I have provided a text file of sample data as an attachment, including the desired outputs from the parsing. I have tried using REGEX, but I am struggling with the complexity of the pattern and the presence of title case words that I do not want included. Any assistance with a solution is greatly appreciated. Thank you in advance!
Note: Ideally the uppercase words should be at the beginning only. In other words, I would prefer that those occurring later in the string would not be parsed (see Record 5 for an example). I would welcome an alternate solution as well that would parse them anywhere in the string, however, in the event I need to do so with a future dataset.
Excerpt Sample:
Original | Desired1 | Desired2 |
THIS is a first example 202201.pdf | THIS | is a first example 202201.pdf |
UPPER PENINSULA Sample Data Line | UPPER PENINSULA | Sample Data Line |
Word This Prepayment Form | [Null] | Word This Prepayment Form |
Retailer_s More Other DA-1S | [Null] | Retailer_s More Other DA-1S |
Monthly Word More OTHER A-1246 | [Null] | Monthly Word More OTHER A-1246 |
Screen Shot (see txt attachment):
Regards,
taxtechfl
Solved! Go to Solution.
Hey @taxtechfl ,
Try this:
REGEX_Replace([Field1], "\b\u\l+\b|\b\l+\b", '',0)

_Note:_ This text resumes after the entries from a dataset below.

==> ./run.sh <==
#!/bin/bash
# OpenROAD 26Q1-2900-gdf79404cd8, Yosys 0.63+post, stock flow scripts
make -C /OpenROAD-flow-scripts/flow DESIGN_CONFIG=/design/flow/config.mk WORK_HOME=/design/flow/orfs finish
==> ./config.mk <==
export PLATFORM = sky130hd
export DESIGN_NAME = score
export DESIGN_NICKNAME = score
export VERILOG_FILES = /design/flow/design.v
export SDC_FILE = /design/flow/constraint.sdc
export NUM_CORES = 4
export LEC_CHECK = 1
export CORE_AREA = 10 10 70 70
export DIE_AREA = 0 0 80 80
==> ./constraint.sdc <==
current_design score

set clk_period 3.5
set clk_io_pct 0.2

create_clock -name clk0 -period $clk_period

set non_clock_inputs [all_inputs -no_clocks]
set_input_delay [expr $clk_period * $clk_io_pct] -clock clk0 $non_clock_inputs
set_output_delay [expr $clk_period * $clk_io_pct] -clock clk0 [all_outputs]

It will look for words that are all lowercase or titlecase and will zap them. It will fail miserably on "aBCDe".
I wrote another expression in case you end up with extra spaces:
Regex_Replace(REGEX_Replace([Field1], "\b\u\l+\b|\b\l+\b", '',0),"\s{2,}",' ')
To be sure of all uppercase words I am going to explain the workflow that YOU must build.

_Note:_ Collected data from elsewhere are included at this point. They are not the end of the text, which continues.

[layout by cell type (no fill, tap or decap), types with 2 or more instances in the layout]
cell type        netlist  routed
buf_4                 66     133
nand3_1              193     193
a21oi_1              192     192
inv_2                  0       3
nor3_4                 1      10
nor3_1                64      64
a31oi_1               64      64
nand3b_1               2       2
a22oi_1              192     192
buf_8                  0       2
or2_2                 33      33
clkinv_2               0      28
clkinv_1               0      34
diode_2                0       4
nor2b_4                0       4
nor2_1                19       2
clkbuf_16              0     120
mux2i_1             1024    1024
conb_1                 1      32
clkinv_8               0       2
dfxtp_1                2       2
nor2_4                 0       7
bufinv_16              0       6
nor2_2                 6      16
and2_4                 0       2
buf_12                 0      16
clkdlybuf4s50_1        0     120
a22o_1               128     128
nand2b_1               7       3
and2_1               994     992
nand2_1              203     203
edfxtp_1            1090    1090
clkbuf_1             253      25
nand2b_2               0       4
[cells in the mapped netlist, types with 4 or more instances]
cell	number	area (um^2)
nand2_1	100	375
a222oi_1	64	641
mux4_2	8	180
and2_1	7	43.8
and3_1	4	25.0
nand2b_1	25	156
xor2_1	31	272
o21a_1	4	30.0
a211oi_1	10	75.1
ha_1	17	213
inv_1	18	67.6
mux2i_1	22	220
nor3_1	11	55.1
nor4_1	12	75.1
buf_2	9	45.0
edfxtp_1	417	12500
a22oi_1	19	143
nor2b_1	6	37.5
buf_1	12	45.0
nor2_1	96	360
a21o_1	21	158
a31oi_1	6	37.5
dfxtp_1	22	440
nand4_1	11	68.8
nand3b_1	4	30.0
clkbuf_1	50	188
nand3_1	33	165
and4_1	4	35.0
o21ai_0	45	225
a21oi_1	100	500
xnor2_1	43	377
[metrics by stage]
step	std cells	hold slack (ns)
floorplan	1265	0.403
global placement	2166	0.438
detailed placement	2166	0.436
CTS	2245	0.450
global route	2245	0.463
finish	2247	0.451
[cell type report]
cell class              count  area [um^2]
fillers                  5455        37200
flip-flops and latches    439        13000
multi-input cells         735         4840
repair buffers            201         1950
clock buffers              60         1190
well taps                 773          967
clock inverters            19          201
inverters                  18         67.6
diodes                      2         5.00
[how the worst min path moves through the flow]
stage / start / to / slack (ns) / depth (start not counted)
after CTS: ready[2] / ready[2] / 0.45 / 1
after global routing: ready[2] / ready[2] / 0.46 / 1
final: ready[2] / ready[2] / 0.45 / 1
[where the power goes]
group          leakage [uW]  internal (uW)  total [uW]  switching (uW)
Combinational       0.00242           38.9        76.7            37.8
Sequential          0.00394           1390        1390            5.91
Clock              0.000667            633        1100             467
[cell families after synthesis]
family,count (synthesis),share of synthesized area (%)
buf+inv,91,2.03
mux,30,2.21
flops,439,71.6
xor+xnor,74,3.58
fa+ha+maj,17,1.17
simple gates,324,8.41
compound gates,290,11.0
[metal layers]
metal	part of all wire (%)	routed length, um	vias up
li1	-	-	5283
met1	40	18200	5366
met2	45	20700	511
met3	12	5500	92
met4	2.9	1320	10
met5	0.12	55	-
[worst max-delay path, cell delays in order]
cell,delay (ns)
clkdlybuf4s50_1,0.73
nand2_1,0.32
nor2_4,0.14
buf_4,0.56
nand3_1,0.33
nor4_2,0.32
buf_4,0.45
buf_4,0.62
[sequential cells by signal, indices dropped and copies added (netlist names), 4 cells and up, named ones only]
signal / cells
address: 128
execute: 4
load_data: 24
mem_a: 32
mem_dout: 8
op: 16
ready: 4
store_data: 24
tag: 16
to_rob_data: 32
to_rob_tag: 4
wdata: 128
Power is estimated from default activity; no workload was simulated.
`design/flow/run.sh`:
```
#!/bin/bash
# OpenROAD 26Q1-2900-gdf79404cd8, Yosys 0.63+post, stock flow scripts
make -C /OpenROAD-flow-scripts/flow DESIGN_CONFIG=/design/flow/config.mk WORK_HOME=/design/flow/orfs finish
```
`design/flow/config.mk`:
```
export PLATFORM = sky130hd
export DESIGN_NAME = IF
export DESIGN_NICKNAME = IF
export VERILOG_FILES = /design/flow/design.v
export SDC_FILE = /design/flow/constraint.sdc
export NUM_CORES = 4
export LEC_CHECK = 1
export CORE_UTILIZATION = 40
```
`design/flow/constraint.sdc`:
```
current_design IF

set clk_period 45.5
set clk_io_pct 0.2

create_clock -name clk0 -period $clk_period [get_ports {clk_in}]

set non_clock_inputs [all_inputs -no_clocks]
set_input_delay [expr $clk_period * $clk_io_pct] -clock clk0 $non_clock_inputs
set_output_delay [expr $clk_period * $clk_io_pct] -clock clk0 [all_outputs]
```
`design/flow/design.v`:
```
module IF #(parameter IF_WIDTH = 2,
            parameter IF_SIZE = 4,
            parameter CACHE_WIDTH = 4,
            parameter CACHE_SIZE = 16,
            parameter TAG_WIDTH = 16-CACHE_WIDTH)
           (input rst_in,
            input clk_in,
            input rdy_in,
            input clear,
            input [7:0] mem_din,
            input from_lsb,
            input [31:0]from_rob_jump,
            input from_rs_bsy,
            input from_lsb_bsy,
            input from_rob_bsy,
            output reg mem_wr,
            output reg [31:0] mem_a,
            output reg to_decoder,
            output reg [31:0]to_decoder_ins,
            output reg [31:0]to_decoder_pc,
            output reg [31:0]to_decoder_pc_next);
    reg [31:0] pc;
    reg [IF_WIDTH-1:0] head;
    reg [IF_WIDTH-1:0] tail;
    reg [31:0] ins[0:IF_SIZE-1];
    reg [31:0] ins_pc[0:IF_SIZE-1];
    reg [31:0] ins_pc_next[0:IF_SIZE-1];
    reg loading;
    reg [2:0] remain;
    reg [7:0] load_data[0:3];
    reg [IF_WIDTH-1:0] tail_tmp;
    reg bubble;
    reg [31:0] tmp_mem_a;
    reg cache_busy[0:CACHE_SIZE-1];
    reg [TAG_WIDTH-1:0] cache_tag[0:CACHE_SIZE-1];
    reg [31:0] cache_data[0:CACHE_SIZE-1];
    reg [31:0] cache_pc_next[0:CACHE_SIZE-1];
    integer i;
    wire [TAG_WIDTH-1:0] tag = pc[16:17-TAG_WIDTH];
    wire [CACHE_WIDTH-1:0] cache_index = pc[16-TAG_WIDTH:1];
    always @(posedge clk_in)begin
        if (rst_in) begin
            head       <= 0;
            tail       <= 0;
            remain     <= 3'b00;
            loading    <= 0;
            to_decoder <= 0;
            pc <= 32'b0;
            for (i = 0; i < CACHE_SIZE; i = i + 1) begin
                cache_busy[i] <= 0;
            end
        end else begin
            if (rdy_in) begin
                if (clear) begin
                    head       <= 0;
                    tail       <= 0;
                    remain     <= 3'b00;
                    loading    <= 0;
                    to_decoder <= 0;
                    loading <= 0;
                    pc      <= from_rob_jump;
                    end else begin
                    bubble <= from_lsb;
                    if (!from_lsb && !bubble) begin
                        if (loading) begin
                            if (remain != 3'd4) begin
                                load_data[remain] <= mem_din;
                            end
                            if (remain == 3'd2 && (load_data[3][0] & load_data[3][1]) == 0) begin
                                    loading <= 0;
                                    tail <= tail + 1;
                                    ins[tail]    <= {12'b0, mem_din, load_data[3]};
                                    ins_pc[tail] <= pc;
                                    ins_pc_next[tail] <= pc + 32'd2;
                                    pc           <= pc + 32'd2;
                                    remain <= 3'b0;
                                    cache_busy[cache_index] <= 1;
                                    cache_tag[cache_index] <= tag;
                                    cache_data[cache_index] <= {12'b0, mem_din, load_data[3]};
                                    cache_pc_next[cache_index] <= pc + 32'd2;
                                end else if (remain != 3'b0) begin
                                    mem_a  <= mem_a + 32'd1;
                                    remain <= remain - 3'b1;
                                end else begin
                                    loading <= 0;
                                    tail <= tail + 1;
                                    ins[tail]    <= {mem_din, load_data[1], load_data[2], load_data[3]};
                                    ins_pc[tail] <= pc;
                                    ins_pc_next[tail] <= pc + 32'd4;
                                    pc           <= pc + 32'd4;
                                    cache_busy[cache_index] <= 1;
                                    cache_tag[cache_index] <= tag;
                                    cache_data[cache_index] <= {mem_din, load_data[1], load_data[2], load_data[3]};
                                    cache_pc_next[cache_index] <= pc + 32'd4;
                            end
                        end
                        tail_tmp = tail + 1;
                        if (!loading) begin
                            loading <= 1;
                            if (tail_tmp != head) begin
                                if (cache_busy[cache_index] && cache_tag[cache_index] == tag) begin
                                    loading <= 0;
                                    ins[tail]    <= cache_data[cache_index];
                                    ins_pc[tail] <= pc;
                                    ins_pc_next[tail] <= cache_pc_next[cache_index];
                                    pc <= cache_pc_next[cache_index];
                                    tail <= tail + 1;
                                end else begin
                                    remain <= 3'b100;
                                    mem_wr <= 0;
                                    mem_a  <= pc;
                                end
                                end else begin
                                loading <= 0;
                            end
                        end
                    end else if (from_lsb && !bubble) begin
                        loading <= 0;
                    end
                    if (head == tail || !from_rs_bsy || !from_rob_bsy || !from_lsb_bsy) begin
                        to_decoder <= 0;
                        end else begin
                        to_decoder     <= 1;
                        to_decoder_pc  <= ins_pc[head];
                        to_decoder_pc_next <= ins_pc_next[head];
                        to_decoder_ins <= ins[head];
                        head           <= head + 1;
                    end
                end
            end
        end
    end
endmodule  
```
==> run notes <==
The start point of the critical path was rdy_in. After layout, the worst path uses 29.5% of the clock period. Setup repair after global routing left no endpoint under its margin. In this run, the number of DRC markers left after iteration 0 of detailed routing was 2565. After synthesis, the cell types taking the most area are sky130_fd_sc_hd__edfxtp_1 74%, sky130_fd_sc_hd__mux4_2 15%, sky130_fd_sc_hd__dfxtp_1 1.7%. Measured along the y axis, the die boundary spans 424 um. The logs give 45920 ps for the data required time of the critical path and 3364 for the cell count in the Yosys report. The worst-case IR drop observed on VDD is 0.0419 mV. The chip occupies 180000 um2. For the worst min-delay path, the startpoint reported by OpenROAD is cache_busy[13].

The final core utilization is 46.5%. The finished layout holds 6158 standard cells, fillers aside. For reference, the post-synthesis area per instance comes to 21.1 um2. The buffer_ports step reported a buffer count of 176.

The run gives 71100 um2 for the area of the synthesized netlist per yosys stat. The tools report the weighted congestion at the end of routability-driven global placement as 0.931. After synthesis the cells add up to 71100 um2.

At the pin with the least slew margin, the transition time is 929 ps. Gates resized during post-CTS repair numbered 0. In the log, the iteration count for the first detailed-route pass is 24.

After synthesis, the most frequently instantiated cells are 1753 x sky130_fd_sc_hd__edfxtp_1, 463 x sky130_fd_sc_hd__mux4_2, 124 x sky130_fd_sc_hd__nor2_1, 110 x sky130_fd_sc_hd__clkbuf_1, 99 x sky130_fd_sc_hd__nand2_1. The count of nets left with antenna violations once routing finished came out at 0. The post-synthesis async set-or-reset flop share was 0%; the area taken by flip-flops and latches was 53900 um2. With the aggregate negative setup slack at 0 ps, the count of synthesis-stage warnings from yosys is 1. STA classifies the critical path endpoint as a flop. Summing the sequential cell areas from Yosys gives 75.7% of the chip area. The most used flip-flop cell after synthesis is sky130_fd_sc_hd__edfxtp_1.

Summing over the stages, the warning tally comes to 36. STA classifies the critical path startpoint as an input port. With the quantity of hold-fixing buffers added after cts at 0, the portion of synthesized cell area occupied by the leading cell type is 74.0%. The run gives 25.3 nW for the leakage power. The flow ran to the end, and the final reports show no timing, DRC or antenna violations.

Per the placement report, the placed cell count is 5829. TritonCTS built the clock tree. The final layout contains routed wiring with a total length of 180000 um.

The run gives 0.0745 GHz as the highest attainable clock frequency. The post-synthesis register bit count came out at 1814. TritonCTS reports the number of clock sinks as 1814. The first global-routing pass estimated 260000 um of wire. The total power is 3.43 mW.

For this run, the final setup violation count is recorded as 0. Leaving out buffers and inverters, the combinational logic in the layout accounts for 16500 um2. Hold-check failures listed in the final report amount to 0. The arrival time of data at the worst endpoint is listed as 13850 ps. The clock tree root buffer cell is sky130_fd_sc_hd__clkbuf_16. For this run the detailed placement stage logged an HPWL of 108000 um. Once the floorplan was initialized, standard cells occupied 40.3% of the core. STA reports the tightest min-delay check as being of type reg -> reg. The run gives 37.4% as the max-slew headroom at the worst pin. For the overall global routing resource usage, the log shows 22.3%. As reported, the later end of the worst-skew pair has a clock insertion delay of 810 ps. The total area inside the core boundary comes to 176000 um2. The final routed DRC violation total was 0; the share of layout cells above drive strength 1 was 26.1%. The clock period could shrink to 13430 ps.

The number of antenna violations at the first check in global routing is 4, and the final worst hold slack is 446 ps. From synthesis to final layout, the design area changed by 15.3%. The max-slew violation count came out at 0.

Per the CTS log, the buffer count on the longest clock path is 3. Per the CTS log, the maximum H-tree level is 4. The tools report the number of global-route vias before repair as 37400. The most numerous cell in the Yosys netlist was sky130_fd_sc_hd__edfxtp_1.

Measured along the x axis, the die boundary spans 424 um. The clock slew at the register clock pins of the worst setup and hold paths came out at 60 ps. Looking at the post-CTS report, the setup buffer insertion count equals 0. For this run, the detailed router reports a per-instance via density of 5.63.

The tools report the count of fill cells added during filler insertion as 14300. For reference, the most critical setup path is categorized as in -> reg. The report shows a maximum critical-path fanout of 31. The boundary pin count was 178; the count of flip-flops with a built-in enable after synthesis was 1753. The power density relative to cell area was 41.9 nW/um2.

Remaining global-route overflow: 0. The cell taking the most area after synthesis is sky130_fd_sc_hd__edfxtp_1. The final route contains 34700 vias. CTS added clock buffers totalling 178. The tools report the largest net degree at the start of global routing as 87. After technology mapping, the gate count stands at 3364. The floorplan has 154 rows. The max-capacitance violation count was 0. Per the detail_route report, routed wire per instance is 29.3 um. The netlist uses 72 different library cells. Worst clock skew on the final layout: 43.4 ps.
-- critical path, cell delays in order --
cell	delay (ps)
sky130_fd_sc_hd__clkdlybuf4s50_1	450
sky130_fd_sc_hd__buf_4	210
sky130_fd_sc_hd__nor4b_2	520
sky130_fd_sc_hd__and2_2	740
sky130_fd_sc_hd__nand2_1	190
sky130_fd_sc_hd__nor2_1	230
sky130_fd_sc_hd__nand2_1	320
sky130_fd_sc_hd__nor2_4	680
sky130_fd_sc_hd__buf_4	670
sky130_fd_sc_hd__buf_4	650
-- path summary, 6_finish.rpt --
path / slack [ps] / to / cells after the start
setup reg to reg: 39790 / pc[0] / 10
setup / recovery: 32070 / cache_data[6][22] / 10
hold reg to reg: 450 / cache_busy[13] / 1
hold / removal: 450 / cache_busy[13] / 1
-- cells by family (layout without fill, tap and decap cells) --
| logic type | count (synthesis) | in the layout | synth area share [%] |
|---|---|---|---|
| buf+inv | 216 | 669 | 1.33 |
| mux | 570 | 570 | 16.3 |
| simple gates | 397 | 397 | 2.74 |
| xor+xnor | 105 | 105 | 1.29 |
| fa+ha+maj | 15 | 15 | 0.264 |
| compound gates | 246 | 246 | 2.36 |
| other cells | 1 | 2 | 0.00527 |
| flops | 1814 | 1814 | 75.7 |
-- metrics by stage --
step / cell area, um2 / setup WS (ps)
after floorplan: 71100 / 31130
after global placement: 76300 / 31430
after detailed placement: 76300 / 31330
after CTS: 82000 / 32210
after global routing: 82000 / 31970
final: 82000 / 32070
-- registers in the layout, indices dropped and copies added (netlist names), 2 cells and up, named ones only --
signal	flops
cache_tag	192
tail	2
to_decoder_pc	32
cache_pc_next	512
ins	128
load_data	24
to_decoder_pc_next	32
to_decoder_ins	32
cache_data	512
head	2
ins_pc_next	128
remain	3
ins_pc	128
cache_busy	16
mem_a	32
pc	32
-- layout by cell type, fill, tap and decap left out, drive strengths merged, types with 33 or more instances in the layout --
| cell | Yosys | final |
|---|---|---|
| clkdlybuf4s50 | 0 | 174 |
| nand3 | 33 | 33 |
| xnor2 | 46 | 46 |
| mux2i | 39 | 39 |
| mux4 | 463 | 463 |
| edfxtp | 1753 | 1753 |
| and3 | 33 | 33 |
| o21ai | 40 | 40 |
| nand2 | 99 | 99 |
| a21o | 35 | 35 |
| xor2 | 59 | 59 |
| clkbuf | 110 | 215 |
| buf | 86 | 147 |
| mux2 | 68 | 68 |
| clkinv | 1 | 85 |
| nor2 | 126 | 126 |
| a21oi | 66 | 66 |
| dfxtp | 61 | 61 |
-- metal layers --
layer,GRT usage (%),wire length (um),vias to the layer above
li1,-,-,14600
met1,27.7,58600,17600
met2,33.3,87600,2191
met3,14.5,26700,282
met4,6.96,7320,2
met5,0.108,14,-
-- where the power goes --
group	internal, mW	leakage, nW	switching, mW	total, mW
Sequential	1.83	16.3	0.00977	1.84
Combinational	0.0675	6.26	0.0933	0.161
Clock	0.810	2.80	0.626	1.44
Total	2.70	25.3	0.729	3.43
-- layout make-up --
cell class | count | area share, %
inverter | 20 | 0.0916
sequential | 1814 | 65.7
clock buffer | 215 | 5.69
antenna | 1 | 0.00305
multi-input combinational | 1334 | 20.1
timing repair buffer | 321 | 3.51
clock inverter | 113 | 1.30
tap | 2340 | 3.57
No activity file was given, so power comes from the tool's default toggle rates.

1. If you don't have a recordID (unique key), put one on the data.
2. TEXT to COLUMNS tool with space as a delimiter - SET output to ROWS
3. FILTER as: REGEX_Match([Field1], "\u+",0)
4. SUMMARIZE as: Group By Record ID + String (Concatenate Function) with SPACE as a delimiter
5. JOIN the data back to your incoming data
Try this out and see the magic.
Cheers,
Mark
Thank you so much for the response and information. Although I was able to build the alternate workflow to parse all uppercase words, I was not able to get the REGEX solution for beginning uppercase words to work as expected for all records. I have attached the workflow I built. Thank you again for your assistance.
I accidentally replied to my main thread instead of your response, and it won't let me delete it. I'm replying so you get the notification. Thanks.
Hi @taxtechfl
Here's one way to do it.
Once the words are split to rows, number them, check if they're all upper case and then mark the strings of uppercase words from the start only. Concatenate the two sets of words and then join them back on record id and then join this to your original data set, giving you
Note that I modified the regex to check if the word is all upper case to [\u+\-*]* to catch TWO-OR-MORE hyphenated words at the start of the sentence
Dan
Thank you for the assistance. That gets the desired results without pulling uppercase words later in the string. This Community is awesome.